*** THE RECORDS ***

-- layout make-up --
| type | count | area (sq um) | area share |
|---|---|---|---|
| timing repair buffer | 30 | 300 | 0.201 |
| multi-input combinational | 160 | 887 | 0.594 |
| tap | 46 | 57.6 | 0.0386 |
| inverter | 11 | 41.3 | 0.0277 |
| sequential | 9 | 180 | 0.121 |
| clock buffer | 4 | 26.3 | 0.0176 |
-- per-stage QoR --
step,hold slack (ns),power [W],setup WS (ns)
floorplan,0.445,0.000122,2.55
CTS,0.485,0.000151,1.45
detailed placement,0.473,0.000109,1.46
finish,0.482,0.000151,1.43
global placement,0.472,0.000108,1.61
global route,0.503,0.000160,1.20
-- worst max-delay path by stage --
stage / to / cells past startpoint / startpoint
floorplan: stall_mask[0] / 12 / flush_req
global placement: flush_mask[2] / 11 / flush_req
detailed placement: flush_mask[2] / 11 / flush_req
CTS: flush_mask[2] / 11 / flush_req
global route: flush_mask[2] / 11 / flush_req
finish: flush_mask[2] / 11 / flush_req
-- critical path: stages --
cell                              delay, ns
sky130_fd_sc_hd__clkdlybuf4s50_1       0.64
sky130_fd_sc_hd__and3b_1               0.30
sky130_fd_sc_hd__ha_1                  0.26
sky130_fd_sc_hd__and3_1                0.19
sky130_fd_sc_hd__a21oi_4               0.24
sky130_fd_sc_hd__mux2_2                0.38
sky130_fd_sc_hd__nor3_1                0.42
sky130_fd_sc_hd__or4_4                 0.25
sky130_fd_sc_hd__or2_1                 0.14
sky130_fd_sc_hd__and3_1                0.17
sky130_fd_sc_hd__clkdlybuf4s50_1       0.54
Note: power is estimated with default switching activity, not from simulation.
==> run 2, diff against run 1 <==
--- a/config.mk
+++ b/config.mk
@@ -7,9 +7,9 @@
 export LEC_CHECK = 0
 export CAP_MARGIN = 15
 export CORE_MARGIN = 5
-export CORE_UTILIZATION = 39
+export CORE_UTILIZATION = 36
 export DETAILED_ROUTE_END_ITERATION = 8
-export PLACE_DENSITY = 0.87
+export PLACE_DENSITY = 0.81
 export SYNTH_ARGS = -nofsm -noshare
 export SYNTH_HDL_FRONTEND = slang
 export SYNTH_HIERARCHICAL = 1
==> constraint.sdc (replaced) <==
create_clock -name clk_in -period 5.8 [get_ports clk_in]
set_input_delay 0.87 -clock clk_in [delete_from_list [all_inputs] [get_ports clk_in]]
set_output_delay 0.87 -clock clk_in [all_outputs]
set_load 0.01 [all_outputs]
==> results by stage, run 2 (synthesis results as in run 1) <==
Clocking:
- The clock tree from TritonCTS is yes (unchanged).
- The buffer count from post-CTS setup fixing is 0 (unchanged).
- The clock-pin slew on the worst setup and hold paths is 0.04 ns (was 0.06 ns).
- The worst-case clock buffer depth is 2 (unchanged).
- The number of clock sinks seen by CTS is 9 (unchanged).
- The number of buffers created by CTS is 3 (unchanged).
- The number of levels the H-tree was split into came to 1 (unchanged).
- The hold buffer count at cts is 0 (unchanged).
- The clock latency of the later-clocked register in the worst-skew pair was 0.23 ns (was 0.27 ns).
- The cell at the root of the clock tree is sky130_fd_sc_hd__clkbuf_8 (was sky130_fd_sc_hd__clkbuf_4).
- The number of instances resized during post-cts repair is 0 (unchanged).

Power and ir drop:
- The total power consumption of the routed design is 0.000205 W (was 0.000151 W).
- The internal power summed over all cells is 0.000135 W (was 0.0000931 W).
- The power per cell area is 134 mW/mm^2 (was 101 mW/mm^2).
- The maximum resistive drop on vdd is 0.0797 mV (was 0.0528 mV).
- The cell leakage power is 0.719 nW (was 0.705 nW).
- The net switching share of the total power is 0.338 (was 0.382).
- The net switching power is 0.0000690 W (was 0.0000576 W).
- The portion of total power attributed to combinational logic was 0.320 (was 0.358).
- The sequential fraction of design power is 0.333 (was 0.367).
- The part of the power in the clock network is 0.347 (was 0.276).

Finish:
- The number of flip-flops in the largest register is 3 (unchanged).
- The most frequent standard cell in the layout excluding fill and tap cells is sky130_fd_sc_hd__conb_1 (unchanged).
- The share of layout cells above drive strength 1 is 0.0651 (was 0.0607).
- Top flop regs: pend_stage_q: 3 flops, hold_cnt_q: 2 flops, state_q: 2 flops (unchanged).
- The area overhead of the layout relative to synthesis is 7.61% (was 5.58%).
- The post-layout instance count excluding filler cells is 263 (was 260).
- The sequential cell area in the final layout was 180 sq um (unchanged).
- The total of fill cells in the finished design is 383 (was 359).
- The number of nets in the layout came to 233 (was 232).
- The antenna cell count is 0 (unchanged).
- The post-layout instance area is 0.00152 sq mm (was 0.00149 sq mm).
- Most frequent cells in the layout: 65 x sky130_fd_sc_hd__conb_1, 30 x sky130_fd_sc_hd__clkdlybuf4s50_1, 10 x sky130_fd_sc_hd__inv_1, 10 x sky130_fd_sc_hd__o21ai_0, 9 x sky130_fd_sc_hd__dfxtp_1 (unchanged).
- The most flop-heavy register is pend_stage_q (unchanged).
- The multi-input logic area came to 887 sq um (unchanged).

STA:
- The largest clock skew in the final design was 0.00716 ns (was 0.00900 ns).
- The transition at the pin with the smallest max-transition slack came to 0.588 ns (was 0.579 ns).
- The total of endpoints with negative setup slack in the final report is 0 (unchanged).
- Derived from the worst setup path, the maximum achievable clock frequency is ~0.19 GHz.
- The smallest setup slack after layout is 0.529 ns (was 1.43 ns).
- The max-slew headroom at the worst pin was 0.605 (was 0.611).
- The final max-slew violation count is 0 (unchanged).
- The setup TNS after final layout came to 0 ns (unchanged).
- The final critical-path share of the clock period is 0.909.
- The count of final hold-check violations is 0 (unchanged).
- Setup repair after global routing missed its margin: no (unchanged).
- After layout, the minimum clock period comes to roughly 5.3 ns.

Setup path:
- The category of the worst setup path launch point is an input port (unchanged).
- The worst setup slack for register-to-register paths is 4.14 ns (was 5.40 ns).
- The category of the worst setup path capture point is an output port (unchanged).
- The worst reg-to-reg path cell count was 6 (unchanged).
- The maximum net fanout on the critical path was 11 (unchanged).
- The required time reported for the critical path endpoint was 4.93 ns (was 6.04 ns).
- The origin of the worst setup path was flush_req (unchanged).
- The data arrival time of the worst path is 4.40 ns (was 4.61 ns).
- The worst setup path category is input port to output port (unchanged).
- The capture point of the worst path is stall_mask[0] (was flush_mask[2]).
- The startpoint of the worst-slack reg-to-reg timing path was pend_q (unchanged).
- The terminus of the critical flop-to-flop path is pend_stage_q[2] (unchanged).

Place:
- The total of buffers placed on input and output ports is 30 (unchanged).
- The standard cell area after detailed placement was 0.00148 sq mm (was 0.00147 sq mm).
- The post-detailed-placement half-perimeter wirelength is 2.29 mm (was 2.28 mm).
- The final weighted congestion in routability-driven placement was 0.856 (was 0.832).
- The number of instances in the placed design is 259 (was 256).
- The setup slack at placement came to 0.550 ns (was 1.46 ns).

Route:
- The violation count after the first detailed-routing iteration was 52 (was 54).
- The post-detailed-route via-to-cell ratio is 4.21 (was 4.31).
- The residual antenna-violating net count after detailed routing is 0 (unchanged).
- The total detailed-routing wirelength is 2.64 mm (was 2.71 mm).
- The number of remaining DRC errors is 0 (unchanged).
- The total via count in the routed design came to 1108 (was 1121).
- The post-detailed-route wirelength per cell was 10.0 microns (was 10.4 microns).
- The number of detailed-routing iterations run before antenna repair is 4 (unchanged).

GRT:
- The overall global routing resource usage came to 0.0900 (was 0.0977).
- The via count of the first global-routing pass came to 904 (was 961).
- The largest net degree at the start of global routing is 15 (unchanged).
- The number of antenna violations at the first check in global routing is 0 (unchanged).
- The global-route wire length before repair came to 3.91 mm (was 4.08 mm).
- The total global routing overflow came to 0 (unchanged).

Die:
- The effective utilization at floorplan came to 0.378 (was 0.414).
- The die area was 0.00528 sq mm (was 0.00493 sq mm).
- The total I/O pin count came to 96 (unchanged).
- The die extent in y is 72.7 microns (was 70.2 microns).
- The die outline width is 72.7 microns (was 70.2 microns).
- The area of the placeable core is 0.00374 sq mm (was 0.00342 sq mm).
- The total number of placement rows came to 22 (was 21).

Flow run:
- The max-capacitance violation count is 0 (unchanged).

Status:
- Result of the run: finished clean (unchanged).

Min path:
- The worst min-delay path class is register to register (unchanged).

***

• [WHAT YOU ARE ASKED TO DO] Stop at the line containing "global route,0.503,0.000160,1.20". Please print exactly every line before it from the start of the records, plus that line itself, and nothing else.

• [EXERCISE RESULT]
-- layout make-up --
| type | count | area (sq um) | area share |
|---|---|---|---|
| timing repair buffer | 30 | 300 | 0.201 |
| multi-input combinational | 160 | 887 | 0.594 |
| tap | 46 | 57.6 | 0.0386 |
| inverter | 11 | 41.3 | 0.0277 |
| sequential | 9 | 180 | 0.121 |
| clock buffer | 4 | 26.3 | 0.0176 |
-- per-stage QoR --
step,hold slack (ns),power [W],setup WS (ns)
floorplan,0.445,0.000122,2.55
CTS,0.485,0.000151,1.45
detailed placement,0.473,0.000109,1.46
finish,0.482,0.000151,1.43
global placement,0.472,0.000108,1.61
global route,0.503,0.000160,1.20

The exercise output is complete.